The first sines of trouble or Doctor, it hertz when I do this
The build was quick and straightforward. It only took a day-or-so (except for the metalwork–that was annoying and tedious and we have no real aptitude for it) and everything worked from the first power up. There was only one bug–at very high gain levels it would self-oscillate. Even though it didn’t interfere with normal usage (it would only oscillate at impractically high levels) this still really stuck in our craws. We needed to do something about it.
To begin troubleshooting, we checked it out with the ‘scope. As the pic below shows, it was pretty clean sine wave at 30Khz. Lacking much in the way of repair know-how, this didn’t really tell us anything that we could act upon. It did, however, allow us to take a picture of a nice ‘m’ shape.
In keeping with our astoundingly foolish troubleshooting ways, we decided to change a bunch of things at the same time. This assured us that even if we set things right, we’d never know for sure exactly what fixed it.
The first thing we did was add a socket to C4, the capacitor that governs the high frequency response. This let us choose the precise cap value to get us a flat response up to 20KHz without allowing too much ultrasonic (>20KHz) signal to pass through (which could contribute to that oscillation). It turned out that we had to use different values for the two channels to get them to match exactly (100pF and 250pF).
Next, we completely re-wired the whole thing. Lead dressing is a black art to us. We had the leads fairly long intially so that we could run them far away from any hum-inducing parts. With the re-wiring, we decided to go the route of keeping the wire lengths as short as possible (our theory being, there’s less surface area for interference to creep in). Once again, thanks to our lunkheaded and impatient try-a-bunch-of-things-at-the-same-time troubleshooting ways, we’ll never know 100% for sure if this made any difference. It did at least seem to lower the noise floor a bit.
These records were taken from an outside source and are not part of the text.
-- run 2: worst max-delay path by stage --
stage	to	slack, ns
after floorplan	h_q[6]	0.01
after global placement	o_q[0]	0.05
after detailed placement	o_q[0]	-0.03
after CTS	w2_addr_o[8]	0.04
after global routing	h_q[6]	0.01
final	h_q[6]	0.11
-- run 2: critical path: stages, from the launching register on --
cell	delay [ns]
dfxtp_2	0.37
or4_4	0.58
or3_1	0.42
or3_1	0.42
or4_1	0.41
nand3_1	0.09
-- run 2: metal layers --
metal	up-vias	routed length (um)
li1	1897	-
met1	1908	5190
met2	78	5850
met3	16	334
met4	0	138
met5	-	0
### src/rtl/csd_shift_add_mult_if.sv
// ---------------------------------------------------------------------------
// csd_shift_add_mult_if
//   Groups the operand, digit-stream and product signals of the CSD
//   shift-add multiplier.
//   master : producer/consumer side (drives start, x, digits, p_ready)
//   slave  : multiplier side (drives din_ready, p_valid, product, nz_cnt, err)
//   Signals:
//     start      one-cycle pulse that launches an operation
//     x          signed multiplicand, captured with start
//     din_*      CSD digit stream, LSB first, valid/ready handshake
//     p_valid    product available
//     p_ready    consumer accepts the product
//     product    signed result, W+N bits
//     nz_cnt     number of nonzero digits applied
//     err        sticky per-operation error flag
// ---------------------------------------------------------------------------
interface csd_shift_add_mult_if #(
  parameter int W = 8,
  parameter int N = 9,
  parameter int P = W + N
);
  localparam int CW = $clog2(N + 1);

  logic          start;
  logic [W-1:0]  x;
  logic          din_valid;
  logic          din_ready;
  logic [1:0]    din_digit;
  logic          din_last;
  logic          p_valid;
  logic          p_ready;
  logic [P-1:0]  product;
  logic [CW-1:0] nz_cnt;
  logic          err;

  modport master (
    output start, x, din_valid, din_digit, din_last, p_ready,
    input  din_ready, p_valid, product, nz_cnt, err
  );

  modport slave (
    input  start, x, din_valid, din_digit, din_last, p_ready,
    output din_ready, p_valid, product, nz_cnt, err
  );
endinterface
File: src/rtl/control_sequencer_pkg.sv
// Shared types for the control sequencer: opcode constants, opcode classes,
// FSM states and the pcSource / faultCode encodings.
package control_sequencer_pkg;

  localparam logic [6:0] OPC_LUI     = 7'b0110111;
  localparam logic [6:0] OPC_AUIPC   = 7'b0010111;
  localparam logic [6:0] OPC_JAL     = 7'b1101111;
  localparam logic [6:0] OPC_JALR    = 7'b1100111;
  localparam logic [6:0] OPC_BRANCH  = 7'b1100011;
  localparam logic [6:0] OPC_LOAD    = 7'b0000011;
  localparam logic [6:0] OPC_STORE   = 7'b0100011;
  localparam logic [6:0] OPC_OPIMM   = 7'b0010011;
  localparam logic [6:0] OPC_OP      = 7'b0110011;
  localparam logic [6:0] OPC_MISCMEM = 7'b0001111;
  localparam logic [6:0] OPC_SYSTEM  = 7'b1110011;

  typedef enum logic [3:0] {
    CLS_LUI, CLS_AUIPC, CLS_JAL, CLS_JALR, CLS_BRANCH, CLS_LOAD,
    CLS_STORE, CLS_OPIMM, CLS_OP, CLS_MISCMEM, CLS_SYSTEM, CLS_ILLEGAL
  } opClassType;

  typedef enum logic [2:0] {
    ST_INIT, ST_FETCH, ST_DECODE, ST_EXECUTE, ST_MEMORY, ST_WRITEBACK, ST_HALT
  } seqStateType;

  localparam logic [1:0] PC_PLUS4 = 2'd0;
  localparam logic [1:0] PC_IMM   = 2'd1;
  localparam logic [1:0] PC_JALR  = 2'd2;

  localparam logic [1:0] FAULT_NONE    = 2'd0;
  localparam logic [1:0] FAULT_ILLEGAL = 2'd1;
  localparam logic [1:0] FAULT_BUS     = 2'd2;
  localparam logic [1:0] FAULT_SYSTEM  = 2'd3;

endpackage

File: src/rtl/control_sequencer_opcode_classifier.sv
// Combinational opcode classifier: maps instruction[6:0] to an opcode class.
// SYSTEM counts as legal; only unknown encodings clear the legal flag.
module opcode_classifier
  import control_sequencer_pkg::*;
(
  input  logic [6:0] opcode,
  output opClassType opcodeClass,
  output logic       legal
);

  always_comb begin
    opcodeClass = CLS_ILLEGAL;
    legal       = 1'b1;
    case (opcode)
      OPC_LUI:     opcodeClass = CLS_LUI;
      OPC_AUIPC:   opcodeClass = CLS_AUIPC;
      OPC_JAL:     opcodeClass = CLS_JAL;
      OPC_JALR:    opcodeClass = CLS_JALR;
      OPC_BRANCH:  opcodeClass = CLS_BRANCH;
      OPC_LOAD:    opcodeClass = CLS_LOAD;
      OPC_STORE:   opcodeClass = CLS_STORE;
      OPC_OPIMM:   opcodeClass = CLS_OPIMM;
      OPC_OP:      opcodeClass = CLS_OP;
      OPC_MISCMEM: opcodeClass = CLS_MISCMEM;
      OPC_SYSTEM:  opcodeClass = CLS_SYSTEM;
      default: begin
        opcodeClass = CLS_ILLEGAL;
        legal       = 1'b0;
      end
    endcase
  end

endmodule

File: src/rtl/control_sequencer.sv
// Multi-cycle core control FSM: fetch/decode/execute/memory/writeback with a
// memReady wait timeout, sticky halt with fault code, and a retired counter.
// Handshake: a memory request (memReadEnable/memWriteEnable) is held every
// cycle until memReady=1 is seen in a FETCH/MEMORY cycle; that cycle completes it.
module control_sequencer
  import control_sequencer_pkg::*;
#(
  parameter int TIMEOUT_CYCLES = 255
)
(
  input  logic        clock,
  input  logic        reset,
  input  logic [6:0]  opcode,
  input  logic        memReady,
  input  logic        branchTaken,
  output logic        instructionLatchEnable,
  output logic        memReadEnable,
  output logic        memWriteEnable,
  output logic        rdWriteEnable,
  output logic        pcWriteEnable,
  output logic [1:0]  pcSource,
  output logic        halted,
  output logic [1:0]  faultCode,
  output logic [31:0] retiredCount,
  output seqStateType stateDebug
);

  seqStateType state;
  opClassType  instrClass;
  opClassType  decodedClass;
  logic        decodedLegal;
  logic        resetReleased;
  logic [31:0] waitCount;
  logic        timeoutHit;
  logic        isMemClass;

  opcode_classifier u_classifier (
    .opcode      (opcode),
    .opcodeClass (decodedClass),
    .legal       (decodedLegal)
  );

  // memReady=1 takes priority: a timeout only fires on a cycle still waiting.
  assign timeoutHit = (TIMEOUT_CYCLES != 0) && !memReady &&
                      (waitCount == 32'(TIMEOUT_CYCLES - 1));
  assign isMemClass = (instrClass == CLS_LOAD) || (instrClass == CLS_STORE);
  assign stateDebug = state;

  always_ff @(posedge clock or posedge reset) begin
    if (reset) begin
      state         <= ST_INIT;
      instrClass    <= CLS_ILLEGAL;
      resetReleased <= 1'b0;
      waitCount     <= 32'd0;
      retiredCount  <= 32'd0;
      faultCode     <= FAULT_NONE;
    end else begin
      case (state)
        // One extra INIT cycle after release so FETCH starts on the second edge.
        ST_INIT: begin
          resetReleased <= 1'b1;
          waitCount     <= 32'd0;
          if (resetReleased) state <= ST_FETCH;
        end
        ST_FETCH, ST_MEMORY: begin
          if (memReady) begin
            waitCount <= 32'd0;
            state     <= (state == ST_FETCH) ? ST_DECODE : ST_WRITEBACK;
          end else if (timeoutHit) begin
            faultCode <= FAULT_BUS;
            state     <= ST_HALT;
          end else begin
            waitCount <= waitCount + 32'd1;
          end
        end
        ST_DECODE: begin
          instrClass <= decodedClass;
          if (!decodedLegal) begin
            faultCode <= FAULT_ILLEGAL;
            state     <= ST_HALT;
          end else if (decodedClass == CLS_SYSTEM) begin
            faultCode <= FAULT_SYSTEM;
            state     <= ST_HALT;
          end else begin
            state <= ST_EXECUTE;
          end
        end
        ST_EXECUTE: begin
          waitCount <= 32'd0;
          state     <= isMemClass ? ST_MEMORY : ST_WRITEBACK;
        end
        ST_WRITEBACK: begin
          retiredCount <= retiredCount + 32'd1;
          waitCount    <= 32'd0;
          state        <= ST_FETCH;
        end
        ST_HALT: state <= ST_HALT;
        default: state <= ST_HALT;
      endcase
    end
  end

  always_comb begin
    instructionLatchEnable = 1'b0;
    memReadEnable          = 1'b0;
    memWriteEnable         = 1'b0;
    rdWriteEnable          = 1'b0;
    pcWriteEnable          = 1'b0;
    pcSource               = PC_PLUS4;
    halted                 = (state == ST_HALT);
    case (state)
      ST_FETCH: begin
        memReadEnable          = 1'b1;
        instructionLatchEnable = memReady;
      end
      ST_MEMORY: begin
        memReadEnable  = (instrClass == CLS_LOAD);
        memWriteEnable = (instrClass == CLS_STORE);
      end
      ST_WRITEBACK: begin
        pcWriteEnable = 1'b1;
        rdWriteEnable = !((instrClass == CLS_BRANCH) || (instrClass == CLS_STORE) ||
                          (instrClass == CLS_MISCMEM));
        if ((instrClass == CLS_JAL) || ((instrClass == CLS_BRANCH) && branchTaken))
          pcSource = PC_IMM;
        else if (instrClass == CLS_JALR)
          pcSource = PC_JALR;
      end
      default: ;
    endcase
  end

endmodule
Along the same lines, we also set about rearranging the audio transformers. Previously, they were tidily and symmetrically laid out. We changed them so they’re as far away from each other as we could fit. We used bolts stuck to the chassis with JB Weld for mounting. (Aside: JB Weld is good stuff–Freelove Fenner would totally be up for writing a jingle for the company. If you’re reading this JB Weld person, let’s talk turkey).
Another minor change we made was to remove the neon bulbs that are used for regulating the gain reduction metering and replace them with zener diodes. The zeners are allegedly quieter and more stable.
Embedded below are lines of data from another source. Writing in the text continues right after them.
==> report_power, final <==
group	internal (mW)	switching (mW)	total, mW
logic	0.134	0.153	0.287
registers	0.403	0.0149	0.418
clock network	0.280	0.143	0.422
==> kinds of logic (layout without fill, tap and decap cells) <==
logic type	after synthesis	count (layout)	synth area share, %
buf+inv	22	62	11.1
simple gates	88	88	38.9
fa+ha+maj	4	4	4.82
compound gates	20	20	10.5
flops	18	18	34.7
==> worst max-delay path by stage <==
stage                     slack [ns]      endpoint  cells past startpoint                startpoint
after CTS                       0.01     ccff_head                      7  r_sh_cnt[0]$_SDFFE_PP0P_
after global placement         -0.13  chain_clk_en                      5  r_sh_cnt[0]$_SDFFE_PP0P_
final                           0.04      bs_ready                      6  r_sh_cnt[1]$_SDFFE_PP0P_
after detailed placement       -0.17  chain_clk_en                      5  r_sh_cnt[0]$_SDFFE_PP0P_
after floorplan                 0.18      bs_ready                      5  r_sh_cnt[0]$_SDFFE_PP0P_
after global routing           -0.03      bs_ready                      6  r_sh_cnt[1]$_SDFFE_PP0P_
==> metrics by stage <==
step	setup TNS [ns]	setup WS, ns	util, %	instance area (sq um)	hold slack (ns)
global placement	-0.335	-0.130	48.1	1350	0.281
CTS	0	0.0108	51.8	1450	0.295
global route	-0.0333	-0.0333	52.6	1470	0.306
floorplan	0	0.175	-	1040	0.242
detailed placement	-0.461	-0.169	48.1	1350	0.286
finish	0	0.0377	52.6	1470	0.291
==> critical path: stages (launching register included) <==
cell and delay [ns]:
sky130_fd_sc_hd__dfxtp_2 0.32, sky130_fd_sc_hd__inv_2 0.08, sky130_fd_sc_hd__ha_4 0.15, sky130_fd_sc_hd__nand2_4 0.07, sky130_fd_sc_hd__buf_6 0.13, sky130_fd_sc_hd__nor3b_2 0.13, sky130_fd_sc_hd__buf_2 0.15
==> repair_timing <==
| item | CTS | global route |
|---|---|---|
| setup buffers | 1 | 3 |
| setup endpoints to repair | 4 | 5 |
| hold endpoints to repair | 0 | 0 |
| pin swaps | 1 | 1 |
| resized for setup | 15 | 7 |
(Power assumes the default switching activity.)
===== src/rtl/gpio_arb_seq_if.sv =====
// gpio_arb_seq_if: AHB-Lite bus between the gpio_arb_seq sequencer and the GPIO slave.
interface gpio_arb_seq_if;
    logic        HSEL;
    logic        HWRITE;
    logic [1:0]  HTRANS;
    logic [31:0] HADDR;
    logic [31:0] HWDATA;
    logic        HREADY;
    logic        HREADYOUT;
    logic [31:0] HRDATA;
    logic        PARITYERR;
    modport master (
        output HSEL, HWRITE, HTRANS, HADDR, HWDATA, HREADY,
        input  HREADYOUT, HRDATA, PARITYERR
    );
    modport slave (
        input  HSEL, HWRITE, HTRANS, HADDR, HWDATA, HREADY,
        output HREADYOUT, HRDATA, PARITYERR
    );
endinterface


===== src/rtl/gpio_arb_seq.sv =====
// gpio_arb_seq: round-robin arbiter for two requesters issuing single AHB-Lite transfers to a GPIO slave.
// Define GPIO_ARB_PARITY_CHK_EN to flag slave parity errors on reads and expose PERR_CNT.
module gpio_arb_seq #(
    parameter logic [31:0] BASE_ADDR = 32'h5300_0000,
    parameter int          TIMEOUT   = 16
) (
    input  logic        HCLK,
    input  logic        HRESETn,
    input  logic        REQ0,
    input  logic        REQ1,
    input  logic        WR0,
    input  logic        WR1,
    input  logic [7:0]  OFS0,
    input  logic [7:0]  OFS1,
    input  logic [31:0] WDATA0,
    input  logic [31:0] WDATA1,
    output logic        ACK0,
    output logic        ACK1,
    output logic [31:0] RDATA,
    output logic        ERR,
`ifdef GPIO_ARB_PARITY_CHK_EN
    output logic [15:0] PERR_CNT,
`endif
    gpio_arb_seq_if.master ahb
);
    typedef enum logic [1:0] {IDLE, ADDR, DATA, RESP} state_t;
    state_t      state;
    logic        ptr, gnt, pick, pe, expired;
    logic [7:0]  wcnt, ofs_pick;
    logic [31:0] wdata_l;
    // ptr holds the last grant, so a tie goes to the other requester
    assign pick = (REQ0 && REQ1) ? ~ptr : REQ1;
    assign ofs_pick = pick ? OFS1 : OFS0;
    assign expired = !ahb.HREADYOUT && (wcnt == 8'(TIMEOUT - 1));
    assign ahb.HREADY = (state == DATA) ? ahb.HREADYOUT : 1'b1;
`ifdef GPIO_ARB_PARITY_CHK_EN
    assign pe = ahb.PARITYERR && !ahb.HWRITE;
`else
    logic unused_parity;
    assign unused_parity = ahb.PARITYERR;
    assign pe = 1'b0;
`endif
    always_ff @(posedge HCLK or negedge HRESETn) begin
        if (!HRESETn) begin
            state      <= IDLE;
            ptr        <= 1'b1;
            gnt        <= 1'b0;
            wcnt       <= '0;
            wdata_l    <= '0;
            ahb.HSEL   <= 1'b0;
            ahb.HTRANS <= 2'b00;
            ahb.HWRITE <= 1'b0;
            ahb.HADDR  <= '0;
            ahb.HWDATA <= '0;
            ACK0       <= 1'b0;
            ACK1       <= 1'b0;
            ERR        <= 1'b0;
            RDATA      <= '0;
`ifdef GPIO_ARB_PARITY_CHK_EN
            PERR_CNT   <= '0;
`endif
        end else begin
            case (state)
                IDLE: if (REQ0 || REQ1) begin
                    state      <= ADDR;
                    gnt        <= pick;
                    ptr        <= pick;
                    wdata_l    <= pick ? WDATA1 : WDATA0;
                    ahb.HSEL   <= 1'b1;
                    ahb.HTRANS <= 2'b10;
                    ahb.HWRITE <= pick ? WR1 : WR0;
                    ahb.HADDR  <= {BASE_ADDR[31:8], ofs_pick & 8'hfc};
                end
                ADDR: begin
                    state      <= DATA;
                    wcnt       <= '0;
                    ahb.HSEL   <= 1'b0;
                    ahb.HTRANS <= 2'b00;
                    ahb.HWDATA <= wdata_l;
                end
                DATA: begin
                    wcnt <= ahb.HREADYOUT ? wcnt : wcnt + 8'd1;
                    if (ahb.HREADYOUT || expired) begin
                        state <= RESP;
                        ACK0  <= !gnt;
                        ACK1  <= gnt;
                        ERR   <= expired || pe;
                        RDATA <= expired ? '0 : ahb.HWRITE ? RDATA : ahb.HRDATA;
`ifdef GPIO_ARB_PARITY_CHK_EN
                        if (ahb.HREADYOUT && pe && PERR_CNT != 16'hffff) PERR_CNT <= PERR_CNT + 16'd1;
`endif
                    end
                end
                default: begin
                    state <= IDLE;
                    ACK0  <= 1'b0;
                    ACK1  <= 1'b0;
                    ERR   <= 1'b0;
                end
            endcase
        end
    end
endmodule
**config.mk**
```make
export PLATFORM = sky130hd
export DESIGN_NAME = imm_packer
export DESIGN_NICKNAME = d
export VERILOG_FILES = /design/src/rtl/imm_packer.sv
export SDC_FILE = /design/constraint.sdc
export NUM_CORES = 1
export LEC_CHECK = 0
export CAP_MARGIN = 0
export CELL_PAD_IN_SITES_DETAIL_PLACEMENT = 1
export CELL_PAD_IN_SITES_GLOBAL_PLACEMENT = 1
export CORE_ASPECT_RATIO = 0.5
export CORE_MARGIN = 2
export CORE_UTILIZATION = 44
export CTS_BUF_LIST = sky130_fd_sc_hd__clkbuf_8
export CTS_CLUSTER_SIZE = 20
export DETAILED_ROUTE_END_ITERATION = 8
export GPL_TIMING_DRIVEN = 0
export PLACE_DENSITY_LB_ADDON = 0.2
export SLEW_MARGIN = 20
export SYNTH_ARGS = -nofsm -noshare
export SYNTH_HDL_FRONTEND = slang
export SYNTH_SLANG_ARGS = --single-unit
```
**constraint.sdc**
```tcl
create_clock -name clk -period 3.6 [get_ports clk]
set_input_delay 0.9 -clock clk [delete_from_list [all_inputs] [get_ports clk]]
set_output_delay 0.9 -clock clk [all_outputs]
set_load 0.02 [all_outputs]
```
**src/rtl/imm_packer.sv**
```systemverilog
// imm_packer: encode-side immediate packer for the RV32 code-patch path.
// Range-checks an immediate against its format, scatters it into the
// template's immediate fields and emits the result through a 2-stage
// valid/ready pipeline. Error beats pass the template through untouched
// and are counted by a saturating counter.
//
// Ports:
//   clk, rstn              clock, async active-low reset
//   in_valid/in_ready      input handshake (in_ready combinational from out_ready)
//   in_instr, in_imm       template and immediate value
//   in_fmt                 000 I, 001 IU, 010 S, 011 SB, 100 UJ, 101 U
//   out_valid/out_ready    output handshake
//   out_instr, out_err     packed word, range/format error flag
//   err_clr, err_cnt       clear and value of the saturating error counter

package imm_packer_pkg;
  localparam int unsigned XLEN = 32;
  localparam int unsigned FMTW = 3;
  localparam int unsigned CNTW = 8;
  localparam int unsigned IMMW = 20;

  localparam logic [FMTW-1:0] FMT_I  = 3'b000;
  localparam logic [FMTW-1:0] FMT_IU = 3'b001;
  localparam logic [FMTW-1:0] FMT_S  = 3'b010;
  localparam logic [FMTW-1:0] FMT_SB = 3'b011;
  localparam logic [FMTW-1:0] FMT_UJ = 3'b100;
  localparam logic [FMTW-1:0] FMT_U  = 3'b101;

  // Stage-1 payload; only imm[19:0] is ever scattered, so the rest is dropped
  typedef struct packed {
    logic [XLEN-1:0] instr;
    logic [IMMW-1:0] imm;
    logic [FMTW-1:0] fmt;
    logic            ok;
  } s1_t;
endpackage

module imm_packer
  import imm_packer_pkg::*;
(
  input  logic            clk,
  input  logic            rstn,
  input  logic            in_valid,
  output logic            in_ready,
  input  logic [XLEN-1:0] in_instr,
  input  logic [XLEN-1:0] in_imm,
  input  logic [FMTW-1:0] in_fmt,
  output logic            out_valid,
  input  logic            out_ready,
  output logic [XLEN-1:0] out_instr,
  output logic            out_err,
  input  logic            err_clr,
  output logic [CNTW-1:0] err_cnt
);

  logic            s1_valid;
  s1_t             s1_q;
  logic            s1_adv;
  logic            s2_adv;
  logic            range_ok;
  logic [XLEN-1:0] packed_word;
  logic            err_xfer;

  // Pipeline advance; a stalled output backs up into stage 1, then the input
  assign s2_adv   = !out_valid || out_ready;
  assign s1_adv   = !s1_valid || s2_adv;
  assign in_ready = s1_adv;
  assign err_xfer = out_valid && out_ready && out_err;

  // Range check: upper bits must be a pure sign (signed) or zero (unsigned) extension
  always_comb begin
    range_ok = 1'b0;
    case (in_fmt)
      FMT_I, FMT_S, FMT_SB: range_ok = (&in_imm[31:11]) || !(|in_imm[31:11]);
      FMT_IU:               range_ok = !(|in_imm[31:12]);
      FMT_UJ:               range_ok = (&in_imm[31:19]) || !(|in_imm[31:19]);
      FMT_U:                range_ok = !(|in_imm[31:20]);
      default:              range_ok = 1'b0;
    endcase
  end

  // Stage 1: capture template, low immediate bits, format and check result
  always_ff @(posedge clk or negedge rstn) begin
    if (!rstn) begin
      s1_valid <= 1'b0;
      s1_q     <= '0;
    end else if (s1_adv) begin
      s1_valid <= in_valid;
      if (in_valid) begin
        s1_q.instr <= in_instr;
        s1_q.imm   <= in_imm[IMMW-1:0];
        s1_q.fmt   <= in_fmt;
        s1_q.ok    <= range_ok;
      end
    end
  end

  // Scatter the immediate into the format's fields; error beats keep the template
  always_comb begin
    packed_word = s1_q.instr;
    if (s1_q.ok) begin
      case (s1_q.fmt)
        FMT_I, FMT_IU: packed_word[31:20] = s1_q.imm[11:0];
        FMT_S: begin
          packed_word[31:25] = s1_q.imm[11:5];
          packed_word[11:7]  = s1_q.imm[4:0];
        end
        FMT_SB: begin
          packed_word[31]    = s1_q.imm[11];
          packed_word[7]     = s1_q.imm[10];
          packed_word[30:25] = s1_q.imm[9:4];
          packed_word[11:8]  = s1_q.imm[3:0];
        end
        FMT_UJ: begin
          packed_word[31]    = s1_q.imm[19];
          packed_word[19:12] = s1_q.imm[18:11];
          packed_word[20]    = s1_q.imm[10];
          packed_word[30:21] = s1_q.imm[9:0];
        end
        FMT_U:   packed_word[31:12] = s1_q.imm[19:0];
        default: packed_word = s1_q.instr;
      endcase
    end
  end

  // Stage 2: output register; data holds while stalled or empty
  always_ff @(posedge clk or negedge rstn) begin
    if (!rstn) begin
      out_valid <= 1'b0;
      out_instr <= '0;
      out_err   <= 1'b0;
    end else if (s2_adv) begin
      out_valid <= s1_valid;
      if (s1_valid) begin
        out_instr <= packed_word;
        out_err   <= !s1_q.ok;
      end
    end
  end

  // Saturating error counter; a clear still counts a coincident error transfer
  always_ff @(posedge clk or negedge rstn) begin
    if (!rstn) begin
      err_cnt <= '0;
    end else if (err_clr) begin
      err_cnt <= CNTW'(err_xfer);
    end else if (err_xfer && (err_cnt != '1)) begin
      err_cnt <= err_cnt + CNTW'(1);
    end
  end

endmodule

```
==> qor.txt <==
Clk pin slew, worst setup/hold paths -> 100 ps
most common cell after layout, fill and taps aside -> clkdlybuf4s50_1
clk_lat worst skew -> 380 ps
Max-slew headroom -> 60.7%
WL per Instance -> 19.0 um
TritonCTS clock tree -> built
first-pass GRT wire length -> 20700 um
PortBufs -> 113
VDD IR-drop max -> 0.000223 V
drt pass-1 iters -> 5
fin crit share -> 87.8%
Post-CTS Setup Inserts -> 0
Critical Path Start Type -> primary input
Final Max Slew Viols -> 0
Detailed Route Iter0 Violations -> 190
number of global-route vias before repair -> 3796
diodes inserted -> 0
RSZ-0062 raised after global routing -> false
Post-CTS Hold Buffers -> 0
top_reg_cell synth -> dfrtp_1
Worst Path Max Fanout -> 4
Num CTS Buffers -> 9
Worst Skew -> 14.9 ps
Ports -> 115
Syn Nets -> 473
core footprint -> 10900 sq um
post-synthesis register bit count -> 99
Final setup viols -> 0
status -> finished, final reports clean
area of the mapped netlist -> 4880 sq um
die height -> 78.5 um
HP Class -> in -> async
Final nets -> 598
fin cells -> 675
Final ANT Viol Nets -> 0
share of layout cells above drive strength 1 -> 19.4%
Tot GR Track Use -> 22.2%
DRC viols -> 0
chip width -> 153 um
Tightest Pin Transition -> 589 ps
largest net degree at the start of global routing -> 69
# rows -> 27
Fill cells -> 1142
H-tree levels -> 3
commonest non-fill, non-tap cells in the layout -> 112 x clkdlybuf4s50_1, 99 x dfrtp_1, 38 x mux2_4, 30 x nor2_1
Distinct cells, synth -> 39
clock root buffer -> clkbuf_8
dpl cells -> 659
hpwl dp -> 9590 um
detailed-route via count -> 3627
Synth Warn # -> 0
Final Hold Viols -> 0
initial antenna violation count -> 0
CP arrival -> 2260 ps
Max Cap Violations -> 0
Area Growth Syn to Fin -> 31.9%
sequential fraction of the synthesis area -> 50.8%
Max Buffers Root-to-Sink -> 2
clock sinks -> 99
Worst EP required -> 2700 ps
mean area per synthesized cell -> 12.2 sq um
asr flop ratio synth -> 100%
Overflow after GRT -> 0
minimum clock period -> 3160 ps
EDFF count, synth -> 0
die area -> 12000 sq um
leak pwr -> 2.84 nW
CTS resizes -> 0
crit end category -> output port
f_max -> 0.316 GHz
Power Density -> 487 nW/um^2
Placer Congestion -> 0.883
number of vias per cell -> 5.37
Cells after Synth -> 400
initial core utilization -> 44.7%
final WL -> 12800 um
critical path type -> in -> out
hold_ws -> 396 ps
The last major change we made was modifying the circuit to use 12AY7 tubes rather than 12AX7s in the V1 position. This lowered the maximum gain slightly, but the AY7s are nicer sounding (subjectively, natch) and less trouble-prone tubes. This required a few resistor changes in the circuit. This was all first suggested by a knowledgeable fellow named CJ in California.
The good news is that all these changes (or one of these changes−who knows?) worked! Our D-LA2A is now quieter and completely immune to self-oscillation. Shown below are a few pictures of our build.